Why do people decide they'll make others feel guilty and apologetic for their accident of birth?

Also absolutely hilarious that you think this is something which affects white men more than women and people of colour.

SachaStark · 15/02/2019 08:12

Juells, I might suggest maybe reading "Why I'm No Longer Walking to White People About Race" to see a response to your concerns re: white males. The author has some great points about the importance of positive discrimination which might be interesting to you. And it's a great read!

I think it's important, also, to note that the art-forms were not necessarily developed solely by white men, it's just that they're the ones whose examples we have always favoured (which is a problem). And in the cases where they were the only ones developing those art-forms, there's usually a very negative reason as to why that is.

hackmum · 15/02/2019 08:14

I read it first at school as a 13 year old and I really disliked HC’s attitude to girls/sex.

But you're not supposed to like it. That's the point a whole load of posters are missing. You're not supposed to think that this is an admirable person - you're supposed to realise that this is someone who's confused, lonely and frightened who's putting on a huge front.

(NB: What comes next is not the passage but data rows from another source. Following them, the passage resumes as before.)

**config.mk**
```make
export PLATFORM = sky130hd
export DESIGN_NAME = cic_integrator_decim
export DESIGN_NICKNAME = d
export VERILOG_FILES = /design/src/rtl/cic_integrator_decim.sv
export SDC_FILE = /design/constraint.sdc
export NUM_CORES = 1
export LEC_CHECK = 0
export ABC_AREA = 1
export CAP_MARGIN = 0
export CORE_MARGIN = 4
export CORE_UTILIZATION = 48
export DETAILED_ROUTE_END_ITERATION = 7
export GPL_TIMING_DRIVEN = 0
export PLACE_DENSITY = 0.66
export SLEW_MARGIN = 20
export SYNTH_ARGS = -nofsm -noshare
export SYNTH_HDL_FRONTEND = slang
export SYNTH_SLANG_ARGS = --single-unit
```
**constraint.sdc**
```tcl
create_clock -name clk -period 2.1 [get_ports clk]
set_input_delay 0.42 -clock clk [delete_from_list [all_inputs] [get_ports clk]]
set_output_delay 0.42 -clock clk [all_outputs]
set_load 0.05 [all_outputs]
```
**src/rtl/cic_integrator_decim.sv**
```systemverilog
// cic_integrator_decim: N-stage integrator chain at input rate followed by a decimate-by-R sampler
module cic_integrator_decim #(
  parameter int IN_WIDTH = 16,
  parameter int N        = 3,
  parameter int R        = 4,
  parameter int WIDTH    = 22
)(
  input  logic                clk,
  input  logic                reset,
  input  logic                clear,
  input  logic [IN_WIDTH-1:0] inData,
  input  logic                inValid,
  output logic [WIDTH-1:0]    outData,
  output logic                outValid
);
  localparam int CW = $clog2(R);
  logic [N-1:0][WIDTH-1:0] acc, nxt;
  logic [CW-1:0] cnt;
  logic last;
  assign last = cnt == CW'(R - 1);
  assign nxt[0] = acc[0] + {{(WIDTH - IN_WIDTH){inData[IN_WIDTH-1]}}, inData};
  // each stage adds the previous stage's pre-edge value, forming a pipelined chain
  for (genvar i = 1; i < N; i++) begin : g_int
    assign nxt[i] = acc[i] + acc[i-1];
  end
  always_ff @(posedge clk or negedge reset)
    if (!reset) begin
      acc      <= '0;
      cnt      <= '0;
      outData  <= '0;
      outValid <= 1'b0;
    end else if (clear) begin
      acc      <= '0;
      cnt      <= '0;
      outValid <= 1'b0;
    end else begin
      outValid <= inValid && last;
      if (inValid) begin
        acc <= nxt;
        cnt <= last ? '0 : cnt + CW'(1);
        if (last) outData <= nxt[N-1];
      end
    end
endmodule

```
## Yosys cells after proc, flatten, opt, wreduce, memory -nomap -nowiden

Index checks and enable logic that the tools add are counted.

- Bitwise gates (word level): 1
- Muxes and demuxes: 6
- Reduce and logical (&&, ||, !) cells: 3
- Eq/ne operators: 1
- $add $sub $neg: 4

Operator list:

| kind | number |
|---|---|
| $mux W66 | 2 |
| $add A22 B22 Y22 | 3 |
| $mux W2 | 3 |
| $reduce_and A3 Y1 | 1 |
| $add A2 B1 Y2 const B | 1 |
| $eq A2 B2 Y1 const B | 1 |
| $reduce_bool A2 Y1 | 1 |
| $logic_and A1 B1 Y1 | 1 |
| $mux W1 | 1 |
| $not A1 Y1 | 1 |

- Output and inout bits: 23
- Input port bits: 20
- Logic and storage cells: 21
- Bits in registers: 91

## Depth between registers and ports, before layout

- Depth after elaboration: 4
- Gate-level depth with buffers: 12
- Depth with buffers taken out: 12

## Least setup slack after synthesis

Ideal clock, no wire load.

- Path kind: input -> register
- Start: input port inData[0]
- End: register acc[12] (netlist bit)
- Data required time: 1983 ps
- Setup time: 117 ps
- Path buffers: 0
- Stages on the path: 10
- Setup slack: 247 ps
- Arrival time: 1735 ps
- Cell sequence: ha_1 -> fa_1 -> nand3_1 -> nand3_1 -> nand2_1 -> nand3_1 -> nand2_1 -> nand3b_1 -> nand3_1 -> nand2_1

- Longest elaborated chain between the ends: 3

Ends and longest elaborated chain:

| element | line | RTL |
|---|---|---|
| from (decl) | 11 | `input logic [IN_WIDTH-1:0] inData,` |
| $add A22 B22 Y22 | 21 | `assign nxt[0] = acc[0] + {{(WIDTH - IN_WIDTH){inData[IN_WIDTH-1]}}, inData};` |
| $mux W66 | 38 | `if (inValid) begin` |
| $mux W66 | 32 | `end else if (clear) begin` |
| to (signal assigned) | 39 | `acc <= nxt;` |
| to (decl) | 17 | `logic [N-1:0][WIDTH-1:0] acc, nxt;` |

No other way between the ends. The select of a mux whose other input is x is not followed.
A chain may end at the register's enable or synchronous reset.

## Worst setup path in the final report

- Start: register acc[0] (netlist bit)
- End: register acc[38] (netlist bit)

- Longest elaborated chain between the ends: 3

Ends and longest elaborated chain:

| element | line | RTL |
|---|---|---|
| $add A22 B22 Y22 | 24 | `assign nxt[i] = acc[i] + acc[i-1];` |
| $mux W66 | 38 |  |
| $mux W66 | 32 |  |

No other way between the ends. The select of a mux whose other input is x is not followed.

==> metrics.yaml <==
status: "complete, no violations"
dr_total_vias: 7478
worst_pin_slew_ns: 0.6108
dr.pass1.iters: 5
setup_ws_ns: 0.1030
start_util: 0.4965
clockRootBuffer: "clkbuf_16"
avgRoutedWirePerCell_um: 14.30
h-tree-depth: 3
port_buffers: 42
ant_nets: 0
fin_crit_sh: 0.9509
dpl_cell_area_um2: 8373
synth-seq-cells: 91
dp.cells: 1467
final_layout_size_suffix_gt1_frac: 0.06583
yosysSeqAreaShare: 0.2973
hp-class: "flop to flop"
drcViolationCount: 0
n_antenna_cell: 0
die_y_um: 134.3
cts_buffers: 9
core_area_um2: 15430
endpoint: "acc[38]"
grt_pass1_vias: 6729
syn-num-nets: 1300
ys_warn_count: 0
r2r_slack_ns: 0.10
syn_area_um2: 7660
place_ws_ns: -0.4782
min_period_ns: 1.997
worstPathMaxFanout: 5
tritoncts: "built"
clkTransAtPathRegs_ns: 0.07
gp_congestion: 0.9434
cts_buffer_depth: 2
fin_area_um2: 8841
r2r_cells: 10
powerDensity_nw_per_um2: 629.7
min_path_cells: 2
fin_skew_ns: 0.006977
final_max_slew_viol_count: 0
setup_tns_ns: 0
area_growth_syn_to_layout_pct: 15.42
ys_types: 30
max_freq_mhz: 500.8
dp_hpwl_um: 16880
grt_max_degree: 63
overflow: 0
syn_inst: 1213
endpoint_kind: "flop"
nets: 1358
fp.dieW_um: 134.3
r2r-start: "acc[0]"
die_area_um2: 18040
crit_start: "acc[0]"
leakage_nw: 5.124
worstSetupStartpointType: "flop"
crit_required_ns: 2.35
drv_cap: 0
final_util: 0.5731
fin_cells: 1487
syn_area_per_cell_um2: 6.315
num_rows: 45
io_pins: 43
grt_util_all_layers: 0.2408
clk-insertion-delay-late_ns: 0.35
antenna_found_initial: 0
finalHoldViolCount: 0
clock-sinks: 91
max_slew_margin: 0.5928
wl_um: 21260
worst_ir_drop_vdd_mv: 0.4494
reg2reg_to: "acc[38]"
path_class: "flop to flop"
crit_arrival_ns: 2.24
grt_first_pass_wirelength_um: 34620
finalSetupViolCount: 0
drt_iter0_drc: 544
vias_per_cell: 5.029
$ cat src/rtl/timer_pkg.sv
// Shared definitions for the bus-mapped countdown timer: FSM states,
// register offsets, CTRL bit positions and mode encodings.
package timer_pkg;

   typedef enum logic [1:0] {
      IDLE = 2'd0,
      LOAD = 2'd1,
      CNT  = 2'd2,
      INT  = 2'd3
   } timer_state_e;

   localparam logic [1:0] ADDR_CTRL   = 2'd0;
   localparam logic [1:0] ADDR_PRESET = 2'd1;
   localparam logic [1:0] ADDR_COUNT  = 2'd2;

   localparam int CTRL_W        = 4;
   localparam int CTRL_EN       = 0;
   localparam int CTRL_MODE_LSB = 1;
   localparam int CTRL_IM       = 3;

   localparam logic [1:0] MODE_ONESHOT  = 2'd0;
   localparam logic [1:0] MODE_PERIODIC = 2'd1;

endpackage
<file path="src/rtl/somador_serial.sv">
// Bit-serial adder/subtractor: one full adder plus a carry flop, LSB first.
// A result appears WIDTH+1 cycles after start is accepted; s/cout/ovf hold until the next one.
module somador_serial #(
    parameter int WIDTH = 8
) (
    input  logic             clk,
    input  logic             rst,
    input  logic             start,
    input  logic [WIDTH-1:0] a,
    input  logic [WIDTH-1:0] b,
    input  logic             cin,
    input  logic             sub,
    output logic             busy,
    output logic             done,
    output logic [WIDTH-1:0] s,
    output logic             cout,
    output logic             ovf
);
    // state | meaning
    // IDLE  | waiting for start, operands captured on acceptance
    // RUN   | one bit per cycle, exactly WIDTH cycles
    // FIN   | result registered, done pulses for this single cycle

    localparam int CW = $clog2(WIDTH + 1);
    localparam logic [CW-1:0] LAST = CW'(WIDTH - 1);

    typedef enum logic [1:0] {IDLE, RUN, FIN} state_t;

    state_t           state, state_nx;
    logic [WIDTH-1:0] op_a, op_b, work;
    logic [CW-1:0]    cnt;
    logic             carry;
    logic             sum_bit, carry_nx, last_bit;

    assign sum_bit  = op_a[0] ^ op_b[0] ^ carry;
    assign carry_nx = (op_a[0] & op_b[0]) | (carry & (op_a[0] ^ op_b[0]));
    assign last_bit = (cnt == LAST);

    always_ff @(posedge clk) begin
        if (rst) state <= IDLE;
        else     state <= state_nx;
    end

    always_comb begin
        state_nx = state;
        busy     = 1'b0;
        done     = 1'b0;
        case (state)
            IDLE: if (start) state_nx = RUN;
            RUN: begin
                busy = 1'b1;
                if (last_bit) state_nx = FIN;
            end
            FIN: begin
                done     = 1'b1;
                state_nx = IDLE;
            end
            default: state_nx = IDLE;
        endcase
    end

    always_ff @(posedge clk) begin
        if (rst) begin
            op_a  <= '0;
            op_b  <= '0;
            work  <= '0;
            cnt   <= '0;
            carry <= 1'b0;
            s     <= '0;
            cout  <= 1'b0;
            ovf   <= 1'b0;
        end else begin
            case (state)
                IDLE: begin
                    if (start) begin
                        // Subtraction is A + ~B + 1: invert B and seed the carry with 1.
                        op_a  <= a;
                        op_b  <= sub ? ~b : b;
                        carry <= sub ? 1'b1 : cin;
                        cnt   <= '0;
                    end
                end
                RUN: begin
                    work  <= {sum_bit, work[WIDTH-1:1]};
                    carry <= carry_nx;
                    op_a  <= {1'b0, op_a[WIDTH-1:1]};
                    op_b  <= {1'b0, op_b[WIDTH-1:1]};
                    cnt   <= cnt + CW'(1);
                    if (last_bit) begin
                        // carry still holds the carry into the MSB on the last bit
                        s    <= {sum_bit, work[WIDTH-1:1]};
                        cout <= carry_nx;
                        ovf  <= carry ^ carry_nx;
                    end
                end
                default: ;
            endcase
        end
    end
endmodule

</file>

LoisWilkerson1 · 15/02/2019 08:15

Yabu. I don't think it's pretentious at all. Yes hes an annoying teen going off the edge but because his brother died is hardly a whine. Plus take it in context to the time it was written too. Teens like books about other teens. I much prefered reading that at school to Pride and Prejudice etc. As for white boy whine.....I think you've went off on an unnecessary tangent there.

longwayoff · 15/02/2019 08:15

Only British lit for GCSE (or whatever the exams are called now)? What's going on? Who Brexited the exams? That's shocking.

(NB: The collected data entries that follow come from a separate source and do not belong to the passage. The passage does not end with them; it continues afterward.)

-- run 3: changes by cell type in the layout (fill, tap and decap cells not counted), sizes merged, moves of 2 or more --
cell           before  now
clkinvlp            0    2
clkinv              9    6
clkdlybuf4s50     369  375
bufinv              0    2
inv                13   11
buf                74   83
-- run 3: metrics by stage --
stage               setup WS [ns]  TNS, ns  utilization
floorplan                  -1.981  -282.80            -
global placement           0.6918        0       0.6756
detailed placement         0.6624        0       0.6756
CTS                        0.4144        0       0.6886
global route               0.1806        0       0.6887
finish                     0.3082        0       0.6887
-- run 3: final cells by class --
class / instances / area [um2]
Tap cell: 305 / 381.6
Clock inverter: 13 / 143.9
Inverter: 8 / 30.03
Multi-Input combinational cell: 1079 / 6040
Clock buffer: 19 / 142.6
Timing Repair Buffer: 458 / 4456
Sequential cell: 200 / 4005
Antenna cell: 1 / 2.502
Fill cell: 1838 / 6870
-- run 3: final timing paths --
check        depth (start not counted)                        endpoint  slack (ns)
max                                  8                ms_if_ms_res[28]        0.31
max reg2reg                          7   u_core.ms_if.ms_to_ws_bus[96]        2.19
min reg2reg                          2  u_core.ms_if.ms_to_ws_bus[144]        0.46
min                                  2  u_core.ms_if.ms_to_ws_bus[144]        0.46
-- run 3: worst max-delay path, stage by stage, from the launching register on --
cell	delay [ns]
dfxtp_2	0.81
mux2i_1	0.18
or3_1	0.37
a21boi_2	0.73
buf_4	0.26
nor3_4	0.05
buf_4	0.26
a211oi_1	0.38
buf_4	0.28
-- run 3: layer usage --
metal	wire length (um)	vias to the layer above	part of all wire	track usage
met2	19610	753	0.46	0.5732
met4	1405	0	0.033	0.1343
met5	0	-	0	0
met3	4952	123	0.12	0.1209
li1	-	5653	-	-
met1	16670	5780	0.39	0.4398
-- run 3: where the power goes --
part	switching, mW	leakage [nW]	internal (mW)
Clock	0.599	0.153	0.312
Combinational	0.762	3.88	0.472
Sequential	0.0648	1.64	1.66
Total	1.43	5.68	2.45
<file path="config.mk">
export PLATFORM = sky130hd
export DESIGN_NAME = na_ep_wb_ingress
export DESIGN_NICKNAME = d
export VERILOG_FILES = /design/src/rtl/na_ep_wb_ingress.sv
export SDC_FILE = /design/constraint.sdc
export NUM_CORES = 1
export LEC_CHECK = 0
export BUFFER_PORTS_ARGS = -buffer_cell sky130_fd_sc_hd__clkbuf_2
export CORE_MARGIN = 1.5
export CORE_UTILIZATION = 55
export CTS_BUF_LIST = sky130_fd_sc_hd__clkbuf_8
export CTS_CLUSTER_DIAMETER = 40
export DETAILED_ROUTE_END_ITERATION = 6
export PLACE_DENSITY = 0.85
export SYNTH_ARGS = -nofsm -noshare
export SYNTH_HDL_FRONTEND = slang
export SYNTH_SLANG_ARGS = --single-unit
</file>
<file path="constraint.sdc">
create_clock -name clk -period 6.6 [get_ports clk]
set_input_delay 0.66 -clock clk [delete_from_list [all_inputs] [get_ports clk]]
set_output_delay 0.66 -clock clk [all_outputs]
set_load 0.005 [all_outputs]
</file>
<file path="src/rtl/na_ep_wb_ingress.sv">
// Wishbone slave that buffers NoC flits and hands only complete packets to the NI injection port.
// WB response 1 cycle after request; packet visible one cycle after its last ack; out_ready=0 stalls, full FIFO errs.
module na_ep_wb_ingress #(
    parameter int NOC_FLIT_WIDTH  = 32,
    parameter int DEPTH           = 16,
    parameter int MAX_NOC_PKT_LEN = 10
) (
    input  logic                      clk,
    input  logic                      rst,
    input  logic                      wb_cyc_i,
    input  logic                      wb_stb_i,
    input  logic                      wb_we_i,
    input  logic [3:0]                wb_adr_i,
    input  logic [NOC_FLIT_WIDTH-1:0] wb_dat_i,
    output logic [NOC_FLIT_WIDTH-1:0] wb_dat_o,
    output logic                      wb_ack_o,
    output logic                      wb_err_o,
    output logic [NOC_FLIT_WIDTH-1:0] out_flit,
    output logic                      out_valid,
    output logic                      out_last,
    input  logic                      out_ready,
    output logic [$clog2(DEPTH):0]    pkt_count
);

    localparam int AW = $clog2(DEPTH);
    localparam int PW = AW + 1;
    localparam int LW = $clog2(MAX_NOC_PKT_LEN + 1) + 1;
    localparam logic [PW-1:0] DEPTH_P  = PW'(DEPTH);
    localparam logic [LW-1:0] MAX_P    = LW'(MAX_NOC_PKT_LEN);
    localparam logic [3:0]    ADR_DATA = 4'h0;
    localparam logic [3:0]    ADR_LAST = 4'h4;
    localparam logic [3:0]    ADR_STAT = 4'h8;

    typedef enum logic [1:0] {S_IDLE, S_FILL, S_DROP} state_t;

    state_t                    state_q, state_d;
    logic [LW-1:0]             len_q, len_d;
    logic [PW-1:0]             wr_ptr_q, wr_ptr_d;
    logic [PW-1:0]             rd_ptr_q, rd_ptr_d;
    logic [PW-1:0]             com_ptr_q, com_ptr_d;
    logic [PW-1:0]             cptr_q, cptr_d;
    logic                      commit_q, commit_d;
    logic [PW-1:0]             pkt_cnt_q, pkt_cnt_d;
    logic                      ack_q, ack_d;
    logic                      err_q, err_d;
    logic [NOC_FLIT_WIDTH-1:0] dat_q, dat_d;
    logic [NOC_FLIT_WIDTH:0]   mem_q [DEPTH];

    logic                      req, is_data, is_last, is_stat, mem_we;
    logic                      pop, pop_last;
    logic [PW-1:0]             free;
    logic [LW-1:0]             new_len;
    logic [NOC_FLIT_WIDTH-1:0] status;
    logic [NOC_FLIT_WIDTH:0]   rd_ent;

    always_comb begin
        req     = wb_cyc_i & wb_stb_i & ~ack_q & ~err_q;
        is_data = wb_we_i & (wb_adr_i == ADR_DATA);
        is_last = wb_we_i & (wb_adr_i == ADR_LAST);
        is_stat = ~wb_we_i & (wb_adr_i == ADR_STAT);
        free    = DEPTH_P - (wr_ptr_q - rd_ptr_q);
        new_len = (state_q == S_IDLE) ? LW'(1) : len_q + LW'(1);
        status         = '0;
        status[15:0]   = 16'(free);
        status[31:16]  = 16'(pkt_cnt_q);
    end

    // Write-side FSM; commit is registered so the packet count lags the last ack by one cycle.
    always_comb begin
        state_d  = state_q;
        len_d    = len_q;
        wr_ptr_d = wr_ptr_q;
        cptr_d   = cptr_q;
        commit_d = 1'b0;
        ack_d    = 1'b0;
        err_d    = 1'b0;
        dat_d    = '0;
        mem_we   = 1'b0;
        if (req) begin
            if (is_stat) begin
                ack_d = 1'b1;
                dat_d = status;
            end else if (is_data || is_last) begin
                if (state_q == S_DROP) begin
                    ack_d = 1'b1;
                    len_d = '0;
                    if (is_last) state_d = S_IDLE;
                end else if (new_len > MAX_P) begin
                    wr_ptr_d = com_ptr_q;
                    err_d    = 1'b1;
                    len_d    = '0;
                    state_d  = S_DROP;
                end else if (free == '0) begin
                    wr_ptr_d = com_ptr_q;
                    err_d    = 1'b1;
                    len_d    = '0;
                    state_d  = is_last ? S_IDLE : S_DROP;
                end else begin
                    mem_we   = 1'b1;
                    ack_d    = 1'b1;
                    wr_ptr_d = wr_ptr_q + PW'(1);
                    if (is_last) begin
                        commit_d = 1'b1;
                        cptr_d   = wr_ptr_q + PW'(1);
                        len_d    = '0;
                        state_d  = S_IDLE;
                    end else begin
                        len_d    = new_len;
                        state_d  = S_FILL;
                    end
                end
            end else begin
                err_d = 1'b1;
            end
        end
    end

    assign rd_ent    = mem_q[rd_ptr_q[AW-1:0]];
    assign out_valid = (pkt_cnt_q != '0);
    assign out_flit  = out_valid ? rd_ent[NOC_FLIT_WIDTH-1:0] : '0;
    assign out_last  = out_valid & rd_ent[NOC_FLIT_WIDTH];
    assign pkt_count = pkt_cnt_q;
    assign wb_ack_o  = ack_q;
    assign wb_err_o  = err_q;
    assign wb_dat_o  = dat_q;

    always_comb begin
        pop       = out_valid & out_ready;
        pop_last  = pop & rd_ent[NOC_FLIT_WIDTH];
        rd_ptr_d  = rd_ptr_q + (pop ? PW'(1) : PW'(0));
        com_ptr_d = commit_q ? cptr_q : com_ptr_q;
        pkt_cnt_d = pkt_cnt_q;
        case ({commit_q, pop_last})
            2'b10:   pkt_cnt_d = pkt_cnt_q + PW'(1);
            2'b01:   pkt_cnt_d = pkt_cnt_q - PW'(1);
            default: pkt_cnt_d = pkt_cnt_q;
        endcase
    end

    always_ff @(posedge clk) begin
        if (mem_we) mem_q[wr_ptr_q[AW-1:0]] <= {is_last, wb_dat_i};
    end

    always_ff @(posedge clk or negedge rst) begin
        if (!rst) begin
            state_q   <= S_IDLE;
            len_q     <= '0;
            wr_ptr_q  <= '0;
            rd_ptr_q  <= '0;
            com_ptr_q <= '0;
            cptr_q    <= '0;
            commit_q  <= 1'b0;
            pkt_cnt_q <= '0;
            ack_q     <= 1'b0;
            err_q     <= 1'b0;
            dat_q     <= '0;
        end else begin
            state_q   <= state_d;
            len_q     <= len_d;
            wr_ptr_q  <= wr_ptr_d;
            rd_ptr_q  <= rd_ptr_d;
            com_ptr_q <= com_ptr_d;
            cptr_q    <= cptr_d;
            commit_q  <= commit_d;
            pkt_cnt_q <= pkt_cnt_d;
            ack_q     <= ack_d;
            err_q     <= err_d;
            dat_q     <= dat_d;
        end
    end

endmodule

</file>
==> results of run 1 <==
## flip-flops by register name, indices dropped and copies added (netlist names), 5 cells and up
name / cells
cptr_q: 5
mem_q: 528
rd_ptr_q: 5
wb_dat_o: 10
pkt_count: 5
len_q: 5
com_ptr_q: 5
wr_ptr_q: 5
## routing by layer
metal	track usage, %	up-vias
met2	36.20	462
met5	0	-
met4	8.954	0
met3	4.115	95
li1	-	4839
met1	28.32	5838
## worst max-delay path: stages (launching register included)
cell	delay (ns)
dfrtp_4	0.89
ha_1	0.37
ha_1	0.22
fa_1	0.46
xnor2_1	0.18
o2111ai_2	0.12
and3_1	0.67
nand3_1	0.43
nor2_4	1.04
## cell families after synthesis
| family | count (synthesis) | share of synthesized area (%) |
|---|---|---|
| other | 1 | 0.01648 |
| buffers and inverters | 99 | 2.161 |
| and+or+nand+nor | 130 | 3.128 |
| AOI/OAI and AO/OA | 101 | 3.172 |
| DFF | 573 | 74.61 |
| xor gates and xnor gates | 13 | 0.5607 |
| adders and majority gates | 20 | 1.166 |
| muxes | 177 | 15.18 |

rightreckoner · 15/02/2019 08:17

If your son is white, I feel very sorry for him. I guess he has maybe grown up thinking his feelings and opinions have no importance solely because of his skin color

I think that’s missing the OPs point. I can’t bear the male American canon - white men boring on about their masturbation / affairs / fantasies and being lauded as the pinnacle of literature. CITR isn’t quite that but has hints of it with the self involvement. Yes Salinger is depicting a teenager and teenagers are supposed to be like that. But it does set my teeth on edge so I totally get what the OP is saying about that style of literature which does get way too much air time compared to the equivalent books by women.

I actually read it so many decades ago that I can’t remember it all that well but I do know I was somewhat underwhelmed / bored.

Weird responses you’ve had on this thread OP. Whatever you think about CITR it’s pleasing when children are able to review something honestly that they are supposed to like. Critical thinking - sounds good to me.

PineapplePower · 15/02/2019 08:18

It’s honestly an insult to Austen that you would even think of comparing her subversive, perceptive, intelligent, funny and illuminating novels to something as self-indulgent and badly written as The Catcher in the Rye

The point is that a work of literature has a certain cultural context, and to reduce it to “white male tears” is literally losing the plot.

You could likely criticise any work of literature written by and for a mainly white audience in the same way.

Piggywaspushed · 15/02/2019 08:19

Gove did it long. Purely out of his own personal prejudice against Of Mice and Men.

JennieLee · 15/02/2019 08:21

I think the problem is that phrases like 'absolute dick' and 'tedious wank' are personal opinions, but they're not literary criticism.

So, I'd be more inclined to respect the opinion of somebody who knew about the American novel of the 1950s, or Salinger's literary heroes. I'd be equally happy to read somebody who compared the reception of the book to a novel about a young woman's coming of age. There's an interesting contrast that could be made with 'The Bell Jar'.

Or maybe with James Baldwin's 'Go Tell It on The Mountain' - which I haven't read, but is now on the reading list.

I think the more you read - and the more widely you read - the more interesting all books (even the more flawed ones) become.

MariaNovella · 15/02/2019 08:21

hackmum - yes, of course, but a 13 year old girl will feel victimised by that. You really cannot expect her to empathise with a boy in that situation - that would be grossly sexist.